Open borlum opened 2 years ago

borlum commented 2 years ago

Awesome work! 👍

For additional buildings (EnergyPlus models) that could be interesting to have available, see:

https://www.energycodes.gov/prototype-building-models https://www.energy.gov/eere/buildings/commercial-reference-buildings

bsl546 commented 2 years ago

Hi Joakim,

Thanks for your comments! We are aware of this library of prototype models. For the moment, we are concentrating on Energy models that are entirely designed by members of our Team. Most of them are made to match real buildings and real buildings data. We do not exclude to include the standard prototypes from Energyplus if their control behavior make sense (I think that now most of them are in closed loop and have no external interfacing for control) . If we see that many users manifest the strong need of having them, then we could include some for sure. Feel free also to participate by trying to include some of them if you want, this project is made so to get as many contributions as possible from the building community!

MaPaKo commented 2 years ago

I have integrated one of the "Small Office" models into my local copy of Energym, emulating the "style" of the existing models with temperature setpoints and on/off switches for heat pumps, chillers and gas boilers. So it can be done, but it requires good knowledge of Energym and EnergyPlus.

bsl546 commented 2 years ago

Yes, sure. Thanks MaPaKo! Actually if you think that this particular model is interesting for the community, feel free to contact us, we can create a branch dedicated to its integration into energym and work together on it and on the documentation.

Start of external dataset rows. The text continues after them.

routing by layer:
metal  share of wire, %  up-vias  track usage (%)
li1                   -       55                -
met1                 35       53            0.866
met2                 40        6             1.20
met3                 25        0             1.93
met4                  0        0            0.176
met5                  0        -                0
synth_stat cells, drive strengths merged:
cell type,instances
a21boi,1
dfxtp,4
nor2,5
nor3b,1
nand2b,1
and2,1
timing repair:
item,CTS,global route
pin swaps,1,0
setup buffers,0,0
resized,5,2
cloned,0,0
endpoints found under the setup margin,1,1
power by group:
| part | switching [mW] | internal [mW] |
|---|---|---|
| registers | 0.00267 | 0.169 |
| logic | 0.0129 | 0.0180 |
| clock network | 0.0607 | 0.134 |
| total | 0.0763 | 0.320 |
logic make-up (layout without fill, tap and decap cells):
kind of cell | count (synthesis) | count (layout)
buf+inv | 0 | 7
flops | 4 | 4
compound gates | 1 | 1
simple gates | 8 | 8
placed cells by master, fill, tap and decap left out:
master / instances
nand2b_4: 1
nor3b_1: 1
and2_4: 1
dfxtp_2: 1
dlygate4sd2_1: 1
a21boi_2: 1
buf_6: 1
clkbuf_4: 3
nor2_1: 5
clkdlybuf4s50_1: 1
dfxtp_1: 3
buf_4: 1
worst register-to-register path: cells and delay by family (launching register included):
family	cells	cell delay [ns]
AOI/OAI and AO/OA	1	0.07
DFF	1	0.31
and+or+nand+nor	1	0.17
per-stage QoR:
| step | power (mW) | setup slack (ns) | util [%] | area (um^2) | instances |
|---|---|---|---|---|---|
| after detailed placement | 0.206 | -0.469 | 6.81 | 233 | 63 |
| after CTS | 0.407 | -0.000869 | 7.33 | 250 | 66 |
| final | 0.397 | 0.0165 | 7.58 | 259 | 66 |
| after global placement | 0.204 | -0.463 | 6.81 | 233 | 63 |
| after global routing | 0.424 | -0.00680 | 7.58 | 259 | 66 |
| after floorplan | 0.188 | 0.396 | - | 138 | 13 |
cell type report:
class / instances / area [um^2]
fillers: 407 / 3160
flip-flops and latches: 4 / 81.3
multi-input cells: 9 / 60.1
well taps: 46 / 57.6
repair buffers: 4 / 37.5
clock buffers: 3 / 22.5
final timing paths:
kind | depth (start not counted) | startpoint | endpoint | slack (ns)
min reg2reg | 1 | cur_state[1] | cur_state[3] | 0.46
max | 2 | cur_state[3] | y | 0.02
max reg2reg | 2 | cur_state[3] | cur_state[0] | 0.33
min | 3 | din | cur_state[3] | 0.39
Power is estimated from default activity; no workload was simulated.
==> /design/flow/design.v <==
module q3(
    input wire clk,
    input wire rst,
    input wire [1:0] coin,
    output reg dispense,
    output reg chg5
);
parameter S0=3'b000,
          S5=3'b001,
          S10=3'b010,
          S15=3'b011,
          S20=3'b100;
reg [2:0] cur_state, next_state;
always @ (posedge clk) begin
    if(rst) begin
        cur_state <= S0;
    end
    else begin
        cur_state <= next_state;
    end
end
always @ (*) begin
    dispense = 0;
    chg5 = 0;
    case(cur_state)
        S0: begin
            if(coin == 2'b01)       
                next_state = S5;
            else if(coin == 2'b10)  
                next_state = S10;
            else                    
                next_state = cur_state;
        end
        S5: begin
            if(coin == 2'b01)       
                next_state = S10;
            else if(coin == 2'b10)  
                next_state = S15;
            else                    
                next_state = cur_state;
        end
        S10: begin
            if(coin == 2'b01)       
                next_state = S15;
            else if(coin == 2'b10)  
                next_state = S20;
            else                    
                next_state = cur_state;
        end
        S15: begin
            if(coin == 2'b01) begin
                next_state = S20;
            end
            else if(coin == 2'b10) begin
                next_state = S0;
                dispense = 1;
                chg5 = 1;
            end
            else
                next_state = cur_state;
        end
        S20: begin
            next_state = S0;
            dispense = 1;
        end
        default: begin
            next_state = S0;
        end
    endcase
end
endmodule
==> design.v <==
module FFD_resettable(q,
							 clock,
							 rstn,
							 d
							 );
   parameter WIDTH = 32;
	output [WIDTH-1:0] q;
   input  [WIDTH-1:0] d;
   input clock, rstn;
   reg [WIDTH-1:0] register;
   always @(posedge clock) begin
		if (!rstn) 
			register <= 0;
      else 
			register <= d;
	end	
	assign q = register;
endmodule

MaPaKo commented 2 years ago

I intend to publish the model. Putting it on a new branch here seems like a very good way to do that.

I chose the small office (version ASHRAE 90.1, 2019, Seattle) because it has a heat pump, unlike the medium office which has a gas boiler. It seems well-insulated, but has low thermal mass by European standards. However, I noticed some odd behavior and asked about it here: https://unmethours.com/question/61705/ep-small-office-model-temperature-oscillations/

borlum commented 2 years ago

I would be very interested to see what you have done, @MaPaKo - especially in regards to helping with the integration of more of the prototype buildings.

MaPaKo commented 2 years ago

I have started to work on a short tutorial, but it will probably be a while until it's finished. First, you have to select the input and output variables you want. This has to be done in three places. You can look at the existing models as a reference.

MaPaKo commented 2 years ago

A quick update: I have not made any progress regarding the odd behavior mentioned above. Also, I recently attended a presentation by the developers of EnergyPlus, where it was acknowledged that its idealized room temperature control makes it ill-suited for some types of control development.

This is why they developed SpawnOfEnergyPlus, which loads EnergyPlus models into Modelica. At some point, I will probably try to integrate such a model into Energym.

borlum commented 2 years ago

@MaPaKo, I have successfully compiled FMUs of some of the DOE prototype buildings. However, I am total EnergyPlus noob - how do I know what signals I can set as inputs and outputs? Is there a clever way to browse the EnergyPlus model for this?

MaPaKo commented 2 years ago

You can find them in the "Inputs" and "Outputs" sections of the documentation. It takes a while to get into it. Here is an example: https://bigladdersoftware.com/epx/docs/9-5/input-output-reference/group-heating-and-cooling-coils.html#outputs-015

PS: I got stuck with other stuff, so it will probably be a while until I can make any of my models available.